**What to produce**
Beneath this line is the data. Output exactly the lines from the line with "u_file.obs_data | 8 |" to the line with "2_1_floorplan: 2.16 /", both ends included, and nothing more.

**Stored items**
>>>>

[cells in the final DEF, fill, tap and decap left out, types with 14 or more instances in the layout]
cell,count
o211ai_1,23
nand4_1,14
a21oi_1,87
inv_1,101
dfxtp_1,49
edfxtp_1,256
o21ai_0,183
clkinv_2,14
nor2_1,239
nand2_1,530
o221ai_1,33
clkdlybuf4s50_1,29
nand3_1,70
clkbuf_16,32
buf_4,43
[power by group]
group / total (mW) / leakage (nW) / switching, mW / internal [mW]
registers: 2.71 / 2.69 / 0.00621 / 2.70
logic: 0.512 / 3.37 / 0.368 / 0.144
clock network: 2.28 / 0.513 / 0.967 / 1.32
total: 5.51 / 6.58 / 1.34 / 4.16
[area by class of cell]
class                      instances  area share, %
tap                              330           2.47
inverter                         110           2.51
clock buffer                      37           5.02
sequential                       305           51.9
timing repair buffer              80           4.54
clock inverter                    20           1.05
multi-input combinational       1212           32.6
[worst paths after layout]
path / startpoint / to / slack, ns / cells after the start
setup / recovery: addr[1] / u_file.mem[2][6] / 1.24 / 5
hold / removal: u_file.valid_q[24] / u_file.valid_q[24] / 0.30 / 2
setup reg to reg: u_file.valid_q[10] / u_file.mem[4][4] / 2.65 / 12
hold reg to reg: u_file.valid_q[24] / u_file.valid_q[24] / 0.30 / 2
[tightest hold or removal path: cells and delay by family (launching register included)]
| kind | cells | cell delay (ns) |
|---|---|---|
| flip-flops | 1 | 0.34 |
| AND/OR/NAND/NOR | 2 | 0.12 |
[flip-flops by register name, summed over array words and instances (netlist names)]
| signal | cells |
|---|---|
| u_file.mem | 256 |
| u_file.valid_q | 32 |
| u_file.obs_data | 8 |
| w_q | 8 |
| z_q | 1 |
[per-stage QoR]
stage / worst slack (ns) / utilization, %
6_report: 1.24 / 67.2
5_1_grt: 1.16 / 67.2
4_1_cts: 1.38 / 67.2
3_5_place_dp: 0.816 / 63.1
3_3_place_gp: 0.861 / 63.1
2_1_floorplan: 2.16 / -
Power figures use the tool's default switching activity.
### config.mk
export PLATFORM = sky130hd
export DESIGN_NAME = fm_slot_sequencer
export DESIGN_NICKNAME = d
export VERILOG_FILES = /design/src/rtl/fm_slot_pkg.sv /design/src/rtl/fm_slot_counter.sv /design/src/rtl/fm_test_reg.sv /design/src/rtl/fm_readout.sv /design/src/rtl/fm_slot_sequencer.sv
export SDC_FILE = /design/constraint.sdc
export NUM_CORES = 1
export LEC_CHECK = 0
export ABC_AREA = 0
export CAP_MARGIN = 30
export CORE_ASPECT_RATIO = 1.75
export CORE_MARGIN = 4
export CORE_UTILIZATION = 33
export DETAILED_ROUTE_END_ITERATION = 8
export PLACE_DENSITY = 0.79
export REMOVE_ABC_BUFFERS = 1
export SLEW_MARGIN = 5
export SYNTH_ARGS = -nofsm -noshare
export SYNTH_HDL_FRONTEND = slang
export SYNTH_SLANG_ARGS = --single-unit
export TNS_END_PERCENT = 20
### constraint.sdc
create_clock -name clk -period 1.5 [get_ports clk]
set_input_delay 0.3 -clock clk [delete_from_list [all_inputs] [get_ports clk]]
set_output_delay 0.3 -clock clk [all_outputs]
set_load 0.1 [all_outputs]
### src/rtl/fm_slot_pkg.sv
package fm_slot_pkg;

  typedef enum logic [1:0] {
    ROLE_M1 = 2'd0,
    ROLE_M2 = 2'd1,
    ROLE_C1 = 2'd2,
    ROLE_C2 = 2'd3
  } op_role_e;

  localparam int WORD_W = 16;
  localparam int BYTE_W = 8;

  // test register bit positions
  localparam int TBIT_LFO_HALT = 1;
  localparam int TBIT_PG_HALT  = 3;
  localparam int TBIT_NEG      = 4;
  localparam int TBIT_EG_HALT  = 5;
  localparam int TBIT_RD_EN    = 6;
  localparam int TBIT_BYTE_HI  = 7;

  function automatic int unsigned chan_of(int unsigned s, int unsigned n_ch);
    return s % n_ch;
  endfunction

  function automatic int unsigned op_of(int unsigned s, int unsigned off, int unsigned n);
    return (s + off) % n;
  endfunction

  // slot groups run C2, M1, M2, C1: role code is group index plus 3, mod 4
  function automatic op_role_e role_of(int unsigned s, int unsigned grp);
    logic [1:0] g;
    g = 2'((s / grp) + 3);
    return op_role_e'(g);
  endfunction

  function automatic logic [BYTE_W-1:0] pick_byte(logic [WORD_W-1:0] d, logic hi, logic neg);
    logic [WORD_W-1:0] v;
    v = d ^ {neg, {(WORD_W-1){1'b0}}};
    return hi ? v[WORD_W-1 -: BYTE_W] : v[BYTE_W-1:0];
  endfunction

endpackage

### src/rtl/fm_slot_counter.sv
module fm_slot_counter #(
  parameter int NUM_SLOTS = 32,
  localparam int SLOT_W = $clog2(NUM_SLOTS)
) (
  input  logic              clk,
  input  logic              rst_n,
  output logic [SLOT_W-1:0] slot
);
  localparam logic [SLOT_W-1:0] LAST = SLOT_W'(NUM_SLOTS - 1);

  logic at_last;
  assign at_last = (slot == LAST);

  always_ff @(posedge clk) begin
    if (!rst_n)       slot <= '0;
    else if (at_last) slot <= '0;
    else              slot <= slot + 1'b1;
  end

  a_r1_wrap: assert property (@(posedge clk) disable iff (!rst_n)
    at_last |=> slot == '0);
  a_r1_step: assert property (@(posedge clk) disable iff (!rst_n)
    !at_last |=> slot == SLOT_W'($past(slot) + 1'b1));

endmodule

### src/rtl/fm_test_reg.sv
module fm_test_reg #(
  parameter int ADDR_W = 8,
  parameter logic [ADDR_W-1:0] REG_ADDR = 8'h01
) (
  input  logic              clk,
  input  logic              rst_n,
  input  logic              wr_en,
  input  logic [ADDR_W-1:0] addr,
  input  logic [7:0]        wdata,
  output logic [7:0]        treg,
  output logic              lfo_restart
);
  import fm_slot_pkg::*;

  logic hit;
  logic lfo_release;
  assign hit         = wr_en && (addr == REG_ADDR);
  assign lfo_release = hit && treg[TBIT_LFO_HALT] && !wdata[TBIT_LFO_HALT];

  always_ff @(posedge clk) begin
    if (!rst_n) begin
      treg        <= '0;
      lfo_restart <= 1'b0;
    end else begin
      if (hit) treg <= wdata;
      lfo_restart <= lfo_release;
    end
  end

  a_r5_hold: assert property (@(posedge clk) disable iff (!rst_n)
    !hit |=> $stable(treg));
  a_r9_pulse: assert property (@(posedge clk) disable iff (!rst_n)
    lfo_restart |-> (!treg[TBIT_LFO_HALT] && $past(treg[TBIT_LFO_HALT])));
  a_r9_single: assert property (@(posedge clk) disable iff (!rst_n)
    lfo_restart |=> !lfo_restart);

endmodule

### src/rtl/fm_readout.sv
module fm_readout (
  input  logic                            clk,
  input  logic                            rst_n,
  input  logic                            rd_en,
  input  logic                            hi_sel,
  input  logic                            neg,
  input  logic [fm_slot_pkg::WORD_W-1:0]  slot_data,
  input  logic                            busy,
  input  logic                            timer_a_flag,
  input  logic                            timer_b_flag,
  output logic [fm_slot_pkg::BYTE_W-1:0]  status_out
);
  import fm_slot_pkg::*;

  logic [BYTE_W-1:0] rd_byte;
  logic [BYTE_W-1:0] norm_byte;
  assign rd_byte   = pick_byte(slot_data, hi_sel, neg);
  assign norm_byte = {{(BYTE_W-3){1'b0}}, busy, timer_b_flag, timer_a_flag};

  always_ff @(posedge clk) begin
    if (!rst_n) status_out <= '0;
    else        status_out <= rd_en ? rd_byte : norm_byte;
  end

  a_r8_idle: assert property (@(posedge clk) disable iff (!rst_n)
    !rd_en |=> status_out == {5'b0, $past(busy), $past(timer_b_flag), $past(timer_a_flag)});
  a_r6_high: assert property (@(posedge clk) disable iff (!rst_n)
    (rd_en && hi_sel && !neg) |=> status_out == $past(slot_data[15:8]));
  a_r7_sign: assert property (@(posedge clk) disable iff (!rst_n)
    (rd_en && hi_sel && neg) |=> status_out[7] != $past(slot_data[15]));

endmodule

### src/rtl/fm_slot_sequencer.sv
module fm_slot_sequencer #(
  parameter int NUM_SLOTS  = 32,
  parameter int NUM_CHANS  = 8,
  parameter int OP_OFFSET  = 24,
  parameter int ADDR_W     = 8,
  parameter logic [ADDR_W-1:0] TEST_ADDR = 8'h01,
  localparam int SLOT_W = $clog2(NUM_SLOTS),
  localparam int CH_W   = $clog2(NUM_CHANS)
) (
  input  logic              clk,
  input  logic              rst_n,
  input  logic              tr_wr_en,
  input  logic [ADDR_W-1:0] tr_addr,
  input  logic [7:0]        tr_wdata,
  input  logic [15:0]       slot_data,
  input  logic              busy,
  input  logic              timer_a_flag,
  input  logic              timer_b_flag,
  output logic [SLOT_W-1:0] slot_idx,
  output logic [CH_W-1:0]   chan_idx,
  output logic [1:0]        role,
  output logic [SLOT_W-1:0] op_num,
  output logic [7:0]        status_out,
  output logic              eg_halt,
  output logic              pg_am_halt,
  output logic              lfo_halt,
  output logic              lfo_restart,
  output logic              neg_out
);
  import fm_slot_pkg::*;

  logic [7:0] treg;
  op_role_e   role_e;

  fm_slot_counter #(.NUM_SLOTS(NUM_SLOTS)) u_cnt (
    .clk  (clk),
    .rst_n(rst_n),
    .slot (slot_idx)
  );

  always_comb begin
    chan_idx = CH_W'(chan_of(32'(slot_idx), NUM_CHANS));
    op_num   = SLOT_W'(op_of(32'(slot_idx), OP_OFFSET, NUM_SLOTS));
    role_e   = role_of(32'(slot_idx), NUM_CHANS);
    role     = role_e;
  end

  fm_test_reg #(.ADDR_W(ADDR_W), .REG_ADDR(TEST_ADDR)) u_treg (
    .clk        (clk),
    .rst_n      (rst_n),
    .wr_en      (tr_wr_en),
    .addr       (tr_addr),
    .wdata      (tr_wdata),
    .treg       (treg),
    .lfo_restart(lfo_restart)
  );

  assign eg_halt    = treg[TBIT_EG_HALT];
  assign pg_am_halt = treg[TBIT_PG_HALT];
  assign lfo_halt   = treg[TBIT_LFO_HALT];
  assign neg_out    = treg[TBIT_NEG];

  fm_readout u_rd (
    .clk         (clk),
    .rst_n       (rst_n),
    .rd_en       (treg[TBIT_RD_EN]),
    .hi_sel      (treg[TBIT_BYTE_HI]),
    .neg         (treg[TBIT_NEG]),
    .slot_data   (slot_data),
    .busy        (busy),
    .timer_a_flag(timer_a_flag),
    .timer_b_flag(timer_b_flag),
    .status_out  (status_out)
  );

  a_r4_op_step: assert property (@(posedge clk) disable iff (!rst_n)
    1'b1 |=> op_num == SLOT_W'($past(op_num) + 1'b1));
  a_r3_role_op: assert property (@(posedge clk) disable iff (!rst_n)
    role == op_num[SLOT_W-1 -: 2]);
  a_r2_chan_step: assert property (@(posedge clk) disable iff (!rst_n)
    1'b1 |=> chan_idx == CH_W'($past(chan_idx) + 1'b1));

endmodule

# [Word level (Yosys, flattened, before mapping)]
# Index checks and enable logic that the tools add are counted.
[word_totals] regBits=22 in_bits=38 output_inout_bits=28 word_cells=20
[classes] n_addsub=3 n_eq_ne=2 n_mux=2 bitwise=2 reduce_logical=6
[ops] operator="$xor A16 B16 Y16" count=1
[ops] operator="$eq A8 B1 Y1 const B" count=1
[ops] operator="$mux W8" count=1
[ops] operator="$add A5 B1 Y5 const B" count=1
[ops] operator="$add A5 B5 Y5 const B" count=1
[ops] operator="$eq A5 B5 Y1 const B" count=1
[ops] operator="$logic_and A1 B1 Y1" count=3
[ops] operator="$mux W3" count=1
[ops] operator="$add A2 B2 Y2 const B" count=1
[ops] operator="$reduce_and A2 Y1" count=1
[ops] operator="$reduce_or A2 Y1" count=1
[ops] operator="$logic_not A1 Y1" count=1
[ops] operator="$not A1 Y1" count=1

# [Longest topological paths before layout]
[depth] ltp_word=4 mapped_depth=5 ltp_nobuf=5

# [Hierarchy]
# From an unflattened synthesis, not the netlist that was laid out.
[hier_totals] hier_cells=100 hier_area_um2=969.7
[by_module_without_submodules] module="fm_test_reg" instances=1 cells_each=40 area_each_um2=382.9 seq_area_each_um2=180.2
[by_module_without_submodules] module="fm_readout" instances=1 cells_each=30 area_each_um2=312.8 seq_area_each_um2=160.2
[by_module_without_submodules] module="fm_slot_counter" instances=1 cells_each=20 area_each_um2=201.4 seq_area_each_um2=100.1
[by_module_without_submodules] module="fm_slot_sequencer" instances=1 cells_each=10 area_each_um2=72.6 seq_area_each_um2=0.0

# [Worst setup path after synthesis]
# Ideal clock, no wire load.
[synth_path] kind="register to output" start="register u_cnt.slot[3]" end="output port role[1]" arrival_time_ns=2.966 required_time_ns=1.200 path_slack_ns=-1.766 stages_incl_launch_ff=3 n_path_buf=1 path_cell_list="dfxtp_1 -> xnor2_1 -> buf_4"
[synth_via] elab_chain_len=1
[synth_rtl] item="start, declared" line_no="fm_slot_counter.sv:7" rtl="output logic [SLOT_W-1:0] slot"
[synth_rtl] item="start signal, assigned" line_no="fm_slot_counter.sv:17" rtl="else slot <= slot + 1'b1;"
[synth_rtl] item="$add A2 B2 Y2" line_no="fm_slot_pkg.sv:32" rtl="g = 2'((s / grp) + 3);"
[synth_rtl] item="end, declared" line_no="fm_slot_sequencer.sv:21" rtl="output logic [1:0] role,"
# No other way between the ends.

# [Worst setup path after layout]
[layout_path] start="register u_cnt.slot[4]" end="output port role[1]"
# Same word-level chain as after synthesis.

==> impl_metrics.ini <==
[route]
drtIter0Drc = 8
via_per_inst = 4.774
drc = 0
antenna_left = 0
drt-pass1-iter-count = 2
via_count = 845
routed_wl_um = 2578
post_drt_wl_per_cell_um = 14.56

[min_path]
hold_end = u_treg.treg[5]$_SDFFE_PN0P_
worstHoldStart = u_treg.treg[5]$_SDFFE_PN0P_
hold_class = reg -> reg
holdPathStages = 2

[die]
die_width_um = 46.75
fp.coreArea_um2 = 2492
ios = 66
start_util_pct = 34.79
die_h_um = 75.81
rows = 24
dieArea_um2 = 3544

[layout]
insertedDiodeCount = 0
final_nets = 193
fin_cells = 177
n_fill_cell = 181
syn_to_final_growth_pct = 111.5
final_layout_size_suffix_gt1_share_pct = 28.48

[worst_setup_path]
arrival_ns = 1.13
path_class = reg -> out
end_kind = primary output
startpoint_type = flop
critical_path_required_ns = 1.20
critPathMaxFanout = 3
worstRegToRegCells = 5
r2r_start = u_cnt.slot[0]$_SDFF_PP0_
r2r-end = u_cnt.slot[2]$_SDFF_PP0_
rrSetupSlack_ns = 0.19

[placement]
place_congestion = 0.7301
io_buffers = 63
dp_cells = 174

[global_routing]
grt_pass1_vias = 928
antenna_found_initial = 0
track_usage_pct = 16.22
overflow = 0
grt_max_degree = 11
grt_pass1_wl_um = 4077

[sta]
post-route-period-util_pct = 95.44
clock_skew_ns = 0.001494
fin_crit_ns = 1.432
relSlewSlack_pct = 79.78
maxSlewViolCount = 0
hold_violations = 0
finalSetupViolations = 0
hold_slack_ns = 0.5013
grt_setup_unrepaired = no
fmax_mhz = 698.5
tightest_slew_ns = 0.3018
finalSetupTns_ns = 0

[synthesis]
synth.yosys.warnings = 0
synth_top_cell_by_area = dfxtp_1
netlist-cell-type-count = 21
synth-seq-cells = 20
syn_inst = 89
synth_top_area_share_pct = 46.18
synth.avg_cell_area_um2 = 9.742
synth.cell_area_um2 = 867.1
ys_seq_area_share_pct = 46.18
synthTopCellsByArea = dfxtp_1, mux2i_1, buf_4

[clock_tree]
cts_max_level = 1
cts_buffers = 3
clock-root-buffer = clkbuf_8
cts_tree = done
clkLatencyLatePin_ns = 0.25
clock_path_buffers = 2
cts_setup_buffers = 0
clkTransAtPathRegs_ns = 0.07
cts_hold_buffers = 0
cts.sinks = 20

[pwr]
ir_worst_vdd_mv = 0.5811
powerDensity_nw_per_um2 = 732.8
p_leak_nw = 0.7430

[outcome]
status = finished, final reports clean

[job]
drv_cap = 0
## how the worst max path moves through the flow
stage                                             end  slack [ns]                     start
after floorplan                             op_num[4]       -2.69  u_cnt.slot[3]$_SDFF_PP0_
after global placement    u_treg.treg[7]$_SDFFE_PN0P_       -0.07                tr_addr[2]
after detailed placement  u_treg.treg[7]$_SDFFE_PN0P_       -0.17                tr_addr[2]
after CTS                                     role[1]        0.02  u_cnt.slot[3]$_SDFF_PP0_
after global routing                          role[1]        0.02  u_cnt.slot[4]$_SDFF_PP0_
final                                         role[1]        0.07  u_cnt.slot[4]$_SDFF_PP0_
## layout make-up
| class | instances | area [um2] | share of cell area [%] |
|---|---|---|---|
| Tap cell | 26 | 32.53 | 1.774 |
| Sequential cell | 20 | 402.9 | 21.96 |
| Clock buffer | 3 | 41.29 | 2.251 |
| Timing Repair Buffer | 70 | 963.4 | 52.52 |
| Inverter | 3 | 11.26 | 0.6139 |
| Multi-Input combinational cell | 55 | 382.9 | 20.87 |
## through the flow
stage	utilization (%)	worst slack, ns	power [mW]	cell area (um2)
global placement	71.54	-0.07132	1.012	1783
detailed placement	71.54	-0.1662	1.021	1783
floorplan	-	-2.694	0.7806	787.0
CTS	73.49	0.01914	1.358	1832
global route	73.59	0.01762	1.394	1834
finish	73.59	0.06835	1.344	1834
## worst max-delay path, cell delays in order (launching register included)
cell and delay (ns):
dfxtp_2 0.36, xnor2_2 0.30, buf_12 0.22
## what timing repair did
item,CTS,global route
setup endpoints to repair,2,2
pin swaps,0,1
gates resized for setup,1,2
## kinds of logic (layout without fill, tap and decap cells)
kind of cell	after synthesis	after routing	share of synthesized area [%]
AO/OA/AOI/OAI	4	4	4.329
flip-flops	20	20	46.18
AND/OR/NAND/NOR	32	32	17.03
adder cells (fa/ha/maj)	2	2	2.886
buffers and inverters	14	76	10.53
multiplexers	13	13	15.01
XOR/XNOR	4	4	4.040
## synth_stat cells
cell type  count
dfxtp_1       20
nand2_1       15
mux2i_1       13
nor2_1        10
buf_4          8
xnor2_1        4
o211a_1        3
ha_1           2
inv_1          2
a211oi_1       1
and3_1         1
and4b_1        1
buf_2          1
buf_6          1
clkbuf_1       1
inv_2          1
nand2b_1       1
nand3_1        1
nor3b_1        1
nor3b_2        1
nor4_1         1
## flip-flops by register name (all words and copies together), names as in the netlist
| name | flops |
|---|---|
| u_treg.treg | 6 |
| u_treg.lfo_restart | 1 |
| u_rd.status_out | 8 |
| u_cnt.slot | 5 |
## cell usage in the layout, fill, tap and decap left out, drive strengths merged
cell	instances
clkdlybuf4s50	35
buf	35
dfxtp	20
nand2	15
mux2i	13
nor2	10
xnor2	4
o211a	3
clkbuf	3
inv	3
ha	2
nor3b	2
nor4	1
and4b	1
a211oi	1
nand2b	1
nand3	1
and3	1
## routing by layer
metal / routed length (um) / vias to the layer above / GRT usage (%)
met1: 777 / 379 / 14.31
met4: 87 / 0 / 7.692
met5: 0 / - / 0
met3: 180 / 9 / 4.255
met2: 1533 / 45 / 31.75
li1: - / 412 / -
## report_power, final
part	leakage, nW	switching (mW)	internal [mW]
clock network	0.0216	0.158	0.178
registers	0.164	0.00856	0.543
logic	0.558	0.253	0.203
(Power assumes the default switching activity.)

<<<<

**Task response**
| u_file.obs_data | 8 |
| w_q | 8 |
| z_q | 1 |
[per-stage QoR]
stage / worst slack (ns) / utilization, %
6_report: 1.24 / 67.2
5_1_grt: 1.16 / 67.2
4_1_cts: 1.38 / 67.2
3_5_place_dp: 0.816 / 63.1
3_3_place_gp: 0.861 / 63.1
2_1_floorplan: 2.16 / -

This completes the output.